Der Pontifex, der wahrscheinlich ein ehemaliger Sklave war, wurde auch Kallistus oder Kallistos genannt. Er wurde im Jahr 0188 auf die Insel Sardinien verbannt um dort in Bergwerken zu arbeiten, später jedoch von Kaiser Commodus begnadigt.
Auf Papst Kalixt I. ist der Generalablaß zurückzuführen, daß die Vergebung aller bereuten Sünden ohne folgende Bußzeit erfolgen muß. Gegenpapst Hippolyt, aber auch Teile des Volkes waren darüber erbost, da nun auch Ehebrecher, Unzüchtige, ja gar Mörder an der heiligen Kommunion teilnehmen durften, wenn sie ihre Taten beichteten.
Kalixt I. ist außerdem Namensgeber für die Kalixtuskatakomben in Rom. Vielleicht hat er diese seinerzeit selbst anlegen lassen, oder aber man wollte ihn später mit der Benennung ehren.

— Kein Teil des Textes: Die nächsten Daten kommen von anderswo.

`src/apb_regs_pkg.sv`:
```
package apb_regs_pkg;

    // byte offsets
    localparam int unsigned reg_cmd_offset    = 'h0;
    localparam int unsigned reg_status_offset = 'h4;

    // CMD fields
    localparam int cmd_addr_lsb  = 0;
    localparam int cmd_addr_msb  = 10;
    localparam int cmd_wdata_lsb = 11;
    localparam int cmd_wdata_msb = 18;
    localparam int cmd_op_bit    = 24; // 1 = read

    // STATUS fields
    localparam int status_busy_bit  = 0;
    localparam int status_nack_bit  = 1;
    localparam int status_rdata_lsb = 8;
    localparam int status_rdata_msb = 15;

endpackage

```
`src/eeprom_bus_pkg.sv`:
```
package eeprom_bus_pkg;

    // line driver operations
    localparam logic [1:0] op_start      = 2'd0;
    localparam logic [1:0] op_stop       = 2'd1;
    localparam logic [1:0] op_write_byte = 2'd2; // byte out, ack sampled
    localparam logic [1:0] op_read_byte  = 2'd3; // byte in, master ack driven

    localparam logic [3:0] dev_type_code = 4'b1010;

    // one byte on the wire, seen as control byte or as plain data
    typedef union packed {
        struct packed {
            logic [3:0] dev_type;
            logic [2:0] page;     // memory address bits 10..8
            logic       rnw;      // 1 for read
        } ctrl;
        logic [7:0] raw;
    } bus_byte_u;

endpackage

```
`src/apb_eeprom_regs.sv`:
```
`timescale 1ns/1ns
module apb_eeprom_regs #(
    parameter int APB_ADDR_W = 4
) (
    input  logic                  CLK,
    input  logic                  RESET,
    input  logic                  psel,
    input  logic                  penable,
    input  logic                  pwrite,
    input  logic [APB_ADDR_W-1:0] paddr,
    input  logic [31:0]           pwdata,
    output logic [31:0]           prdata,
    output logic                  pready,
    output logic                  pslverr,
    input  logic                  busy,
    input  logic                  done,
    input  logic                  nack,
    input  logic [7:0]            rd_data,
    output logic                  start,
    output logic                  rnw,
    output logic [10:0]           mem_addr,
    output logic [7:0]            wr_data
);
    import apb_regs_pkg::*;

    logic       cmd_sel;
    logic       status_sel;
    logic       cmd_wr;
    logic       cmd_accept;
    logic       nack_q;
    logic [7:0] rd_data_q;

    assign cmd_sel    = paddr == APB_ADDR_W'(reg_cmd_offset);
    assign status_sel = paddr == APB_ADDR_W'(reg_status_offset);
    assign cmd_wr     = psel && penable && pwrite && cmd_sel;

    // start runs one cycle ahead of the sequencer's busy
    assign cmd_accept = cmd_wr && !busy && !start;

    assign pready  = 1'b1;             // no wait states
    assign pslverr = cmd_wr && !cmd_accept;

    always_comb
    begin
        prdata = '0;
        if (status_sel)
        begin
            // nack and read data land in the status regs one cycle after done
            prdata[status_busy_bit] = busy || start || done;
            prdata[status_nack_bit] = nack_q;
            prdata[status_rdata_msb:status_rdata_lsb] = rd_data_q;
        end
        else if (cmd_sel)
        begin
            prdata[cmd_addr_msb:cmd_addr_lsb]   = mem_addr;
            prdata[cmd_wdata_msb:cmd_wdata_lsb] = wr_data;
            prdata[cmd_op_bit]                  = rnw;
        end
    end

    always_ff @(posedge CLK)
    begin
        if (RESET)
        begin
            start     <= 1'b0;
            nack_q    <= 1'b0;
            rd_data_q <= 8'h00;
        end
        else
        begin
            start <= cmd_accept;
            if (cmd_accept)
                nack_q <= 1'b0;        // cleared by the next accepted command
            else if (done)
                nack_q <= nack;
            if (done)
                rd_data_q <= rd_data;
        end
    end

    // command fields
    always_ff @(posedge CLK)
    begin
        if (cmd_accept)
        begin
            mem_addr <= pwdata[cmd_addr_msb:cmd_addr_lsb];
            wr_data  <= pwdata[cmd_wdata_msb:cmd_wdata_lsb];
            rnw      <= pwdata[cmd_op_bit];
        end
    end

    a_no_start_busy: assert property (@(posedge CLK) disable iff (RESET)
        start |-> !busy);

endmodule

```
`src/eeprom_ctrl_top.sv`:
```
`timescale 1ns/1ns
module eeprom_ctrl_top #(
    parameter int CLK_DIV    = 4,
    parameter int APB_ADDR_W = 4
) (
    input  logic                  CLK,
    input  logic                  RESET,
    input  logic                  psel,
    input  logic                  penable,
    input  logic                  pwrite,
    input  logic [APB_ADDR_W-1:0] paddr,
    input  logic [31:0]           pwdata,
    output logic [31:0]           prdata,
    output logic                  pready,
    output logic                  pslverr,
    output logic                  scl,
    output logic                  sda_low,   // open drain, 1 pulls sda low
    input  logic                  sda_in
);
    import eeprom_bus_pkg::*;

    logic        start;
    logic        rnw;
    logic [10:0] mem_addr;
    logic [7:0]  wr_data;
    logic        busy;
    logic        done;
    logic        nack;
    logic [7:0]  rd_data;
    logic        op_valid;
    logic        op_ready;
    logic [1:0]  op_code;
    bus_byte_u   op_byte;
    logic        op_master_ack;
    logic        op_done;
    logic [7:0]  rx_byte;
    logic        rx_ack;

    apb_eeprom_regs #(
        .APB_ADDR_W (APB_ADDR_W)
    ) i_regs (
        .CLK      (CLK),
        .RESET    (RESET),
        .psel     (psel),
        .penable  (penable),
        .pwrite   (pwrite),
        .paddr    (paddr),
        .pwdata   (pwdata),
        .prdata   (prdata),
        .pready   (pready),
        .pslverr  (pslverr),
        .busy     (busy),
        .done     (done),
        .nack     (nack),
        .rd_data  (rd_data),
        .start    (start),
        .rnw      (rnw),
        .mem_addr (mem_addr),
        .wr_data  (wr_data)
    );

    eeprom_sequencer i_seq (
        .CLK           (CLK),
        .RESET         (RESET),
        .start         (start),
        .rnw           (rnw),
        .mem_addr      (mem_addr),
        .wr_data       (wr_data),
        .busy          (busy),
        .done          (done),
        .nack          (nack),
        .rd_data       (rd_data),
        .op_valid      (op_valid),
        .op_code       (op_code),
        .op_byte       (op_byte),
        .op_master_ack (op_master_ack),
        .op_ready      (op_ready),
        .op_done       (op_done),
        .rx_byte       (rx_byte),
        .rx_ack        (rx_ack)
    );

    serial_line_driver #(
        .CLK_DIV (CLK_DIV)
    ) i_line (
        .CLK           (CLK),
        .RESET         (RESET),
        .op_valid      (op_valid),
        .op_code       (op_code),
        .op_byte       (op_byte),
        .op_master_ack (op_master_ack),
        .op_ready      (op_ready),
        .op_done       (op_done),
        .rx_byte       (rx_byte),
        .rx_ack        (rx_ack),
        .scl           (scl),
        .sda_low       (sda_low),
        .sda_in        (sda_in)
    );

endmodule

```
`src/eeprom_sequencer.sv`:
```
`timescale 1ns/1ns
module eeprom_sequencer (
    input  logic                      CLK,
    input  logic                      RESET,
    input  logic                      start,
    input  logic                      rnw,
    input  logic [10:0]               mem_addr,
    input  logic [7:0]                wr_data,
    output logic                      busy,
    output logic                      done,
    output logic                      nack,
    output logic [7:0]                rd_data,
    output logic                      op_valid,
    output logic [1:0]                op_code,
    output eeprom_bus_pkg::bus_byte_u op_byte,
    output logic                      op_master_ack,
    input  logic                      op_ready,
    input  logic                      op_done,
    input  logic [7:0]                rx_byte,
    input  logic                      rx_ack
);
    import eeprom_bus_pkg::*;

    // one-hot state bits
    localparam int st_idle        = 0;
    localparam int st_write_start = 1;
    localparam int st_ctrl_write  = 2;
    localparam int st_addr_write  = 3;
    localparam int st_data_write  = 4;
    localparam int st_read_start  = 5;
    localparam int st_ctrl_read   = 6;
    localparam int st_data_read   = 7;
    localparam int st_stop        = 8;

    logic [8:0] state;
    logic       byte_sent;

    assign busy = !state[st_idle];

    // single byte read, so the master always NACKs
    assign op_master_ack = 1'b0;

    assign byte_sent = state[st_ctrl_write] || state[st_addr_write]
                    || state[st_data_write] || state[st_ctrl_read];

    function automatic logic [7:0] ctrl_byte(input logic [2:0] page, input logic rd);
        bus_byte_u b;
        b.ctrl.dev_type = dev_type_code;
        b.ctrl.page     = page;
        b.ctrl.rnw      = rd;
        return b.raw;
    endfunction

    // hand the next line operation out and move on
    task automatic issue(input logic [1:0] code, input logic [7:0] raw, input int nxt);
        op_valid    <= 1'b1;
        op_code     <= code;
        op_byte.raw <= raw;
        state       <= 9'(1) << nxt;
    endtask

    always_ff @(posedge CLK)
    begin
        if (RESET)
        begin
            state    <= 9'(1) << st_idle;
            op_valid <= 1'b0;
            done     <= 1'b0;
            nack     <= 1'b0;
        end
        else
        begin
            done <= 1'b0;
            if (op_valid && op_ready)
                op_valid <= 1'b0;

            if (state[st_idle])
            begin
                if (start)
                begin
                    nack <= 1'b0;
                    issue(op_start, 8'h00, st_write_start);
                end
            end
            else if (op_done)
            begin
                if (byte_sent && !rx_ack)
                begin
                    nack <= 1'b1;      // nobody answered, abort
                    issue(op_stop, 8'h00, st_stop);
                end
                else
                begin
                    unique case (1'b1)
                        state[st_write_start]:
                            issue(op_write_byte, ctrl_byte(mem_addr[10:8], 1'b0), st_ctrl_write);
                        state[st_ctrl_write]:
                            issue(op_write_byte, mem_addr[7:0], st_addr_write);
                        state[st_addr_write]:
                            if (rnw)
                                issue(op_start, 8'h00, st_read_start); // repeated start
                            else
                                issue(op_write_byte, wr_data, st_data_write);
                        state[st_data_write]:
                            issue(op_stop, 8'h00, st_stop);
                        state[st_read_start]:
                            issue(op_write_byte, ctrl_byte(mem_addr[10:8], 1'b1), st_ctrl_read);
                        state[st_ctrl_read]:
                            issue(op_read_byte, 8'h00, st_data_read);
                        state[st_data_read]:
                        begin
                            rd_data <= rx_byte;
                            issue(op_stop, 8'h00, st_stop);
                        end
                        state[st_stop]:
                        begin
                            state <= 9'(1) << st_idle;
                            done  <= 1'b1;
                        end
                        default:
                            state <= 9'(1) << st_idle;
                    endcase
                end
            end
        end
    end

    a_op_hold: assert property (@(posedge CLK) disable iff (RESET)
        op_valid && !op_ready |=> op_valid && $stable(op_code) && $stable(op_byte));

    a_ctrl_dev_type: assert property (@(posedge CLK) disable iff (RESET)
        op_valid && (state[st_ctrl_write] || state[st_ctrl_read])
        |-> op_byte.ctrl.dev_type == dev_type_code);

endmodule

```
`src/serial_line_driver.sv`:
```
`timescale 1ns/1ns
module serial_line_driver #(
    parameter int CLK_DIV = 4
) (
    input  logic                      CLK,
    input  logic                      RESET,
    input  logic                      op_valid,
    input  logic [1:0]                op_code,
    input  eeprom_bus_pkg::bus_byte_u op_byte,
    input  logic                      op_master_ack,
    output logic                      op_ready,
    output logic                      op_done,
    output logic [7:0]                rx_byte,
    output logic                      rx_ack,
    output logic                      scl,
    output logic                      sda_low,
    input  logic                      sda_in
);
    import eeprom_bus_pkg::*;

    localparam int QW = (CLK_DIV > 1) ? $clog2(CLK_DIV) : 1;

    logic          active;
    logic [QW-1:0] qcnt;      // cycles within a quarter
    logic [1:0]    phase;     // quarter within a bit
    logic [3:0]    bit_idx;   // 8 is the ack bit
    logic [1:0]    code_q;
    logic          mack_q;
    logic [7:0]    shift_q;
    logic          quarter_end;
    logic          is_byte;
    logic          last_bit;

    assign quarter_end = qcnt == QW'(CLK_DIV - 1);
    assign is_byte     = (code_q == op_write_byte) || (code_q == op_read_byte);
    assign last_bit    = !is_byte || (bit_idx == 4'd8);
    assign op_ready    = !active;
    assign rx_byte     = shift_q;

    // {scl, sda_low} for the given quarter
    function automatic logic [1:0] line_levels(input logic [1:0] code, input logic [1:0] ph,
            input logic [3:0] bidx, input logic tx_bit, input logic mack,
            input logic scl_now, input logic sda_now);
        logic scl_n;
        logic sda_n;
        scl_n = scl_now;
        sda_n = sda_now;
        case (code)
            op_start:
            begin
                sda_n = (ph == 2'd2) || (ph == 2'd3);       // falls with scl high
                scl_n = (ph == 2'd0) ? scl_now : (ph != 2'd3);
            end
            op_stop:
            begin
                sda_n = (ph != 2'd3);                         // rises with scl high
                scl_n = (ph != 2'd0);
            end
            default:
            begin
                scl_n = (ph == 2'd1) || (ph == 2'd2);
                if (ph == 2'd0)
                begin
                    if (bidx == 4'd8)
                        sda_n = (code == op_read_byte) && mack;
                    else
                        sda_n = (code == op_write_byte) && !tx_bit;
                end
            end
        endcase
        return {scl_n, sda_n};
    endfunction

    always_ff @(posedge CLK)
    begin
        if (RESET)
        begin
            active  <= 1'b0;
            op_done <= 1'b0;
            rx_ack  <= 1'b0;
            scl     <= 1'b1;
            sda_low <= 1'b0;
            qcnt    <= '0;
            phase   <= 2'd0;
            bit_idx <= 4'd0;
        end
        else
        begin
            op_done <= 1'b0;
            if (!active)
            begin
                if (op_valid)
                begin
                    active  <= 1'b1;
                    qcnt    <= '0;
                    phase   <= 2'd0;
                    bit_idx <= 4'd0;
                    {scl, sda_low} <= line_levels(op_code, 2'd0, 4'd0, op_byte.raw[7],
                                                  op_master_ack, scl, sda_low);
                end
            end
            else if (!quarter_end)
                qcnt <= qcnt + 1'b1;
            else
            begin
                qcnt  <= '0;
                phase <= phase + 2'd1;
                if (is_byte && phase == 2'd1 && bit_idx == 4'd8)
                    rx_ack <= !sda_in;    // mid scl high
                if (phase == 2'd3)
                begin
                    if (last_bit)
                    begin
                        active  <= 1'b0;
                        op_done <= 1'b1;
                    end
                    else
                    begin
                        bit_idx <= bit_idx + 4'd1;
                        {scl, sda_low} <= line_levels(code_q, 2'd0, bit_idx + 4'd1, shift_q[7],
                                                      mack_q, scl, sda_low);
                    end
                end
                else
                    {scl, sda_low} <= line_levels(code_q, phase + 2'd1, bit_idx, shift_q[7],
                                                  mack_q, scl, sda_low);
            end
        end
    end

    // shifts out on msb, samples in on lsb at the same point
    always_ff @(posedge CLK)
    begin
        if (!active && op_valid)
        begin
            code_q  <= op_code;
            mack_q  <= op_master_ack;
            shift_q <= op_byte.raw;
        end
        else if (active && quarter_end && phase == 2'd1 && is_byte && bit_idx < 4'd8)
            shift_q <= {shift_q[6:0], sda_in};
    end

    a_sda_scl_low: assert property (@(posedge CLK) disable iff (RESET)
        is_byte && $changed(sda_low) |-> !scl && !$past(scl));

endmodule

```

Wahrscheinlich starb der Heilige als Märtyrer bei Unruhen. Andererseits wird auch erzählt, daß Kalixt I. kopfüber in einen Brunnen geworfen wurde. Jedenfalls zeigen ihn Malereien oft auch mit einem Brunnen. Reliquien des Heiligen wurden im 9. Jahrhundert u.a. nach Fulda, Neapel und Reims, aber auch in verschiedene Kirchen in Rom überführt.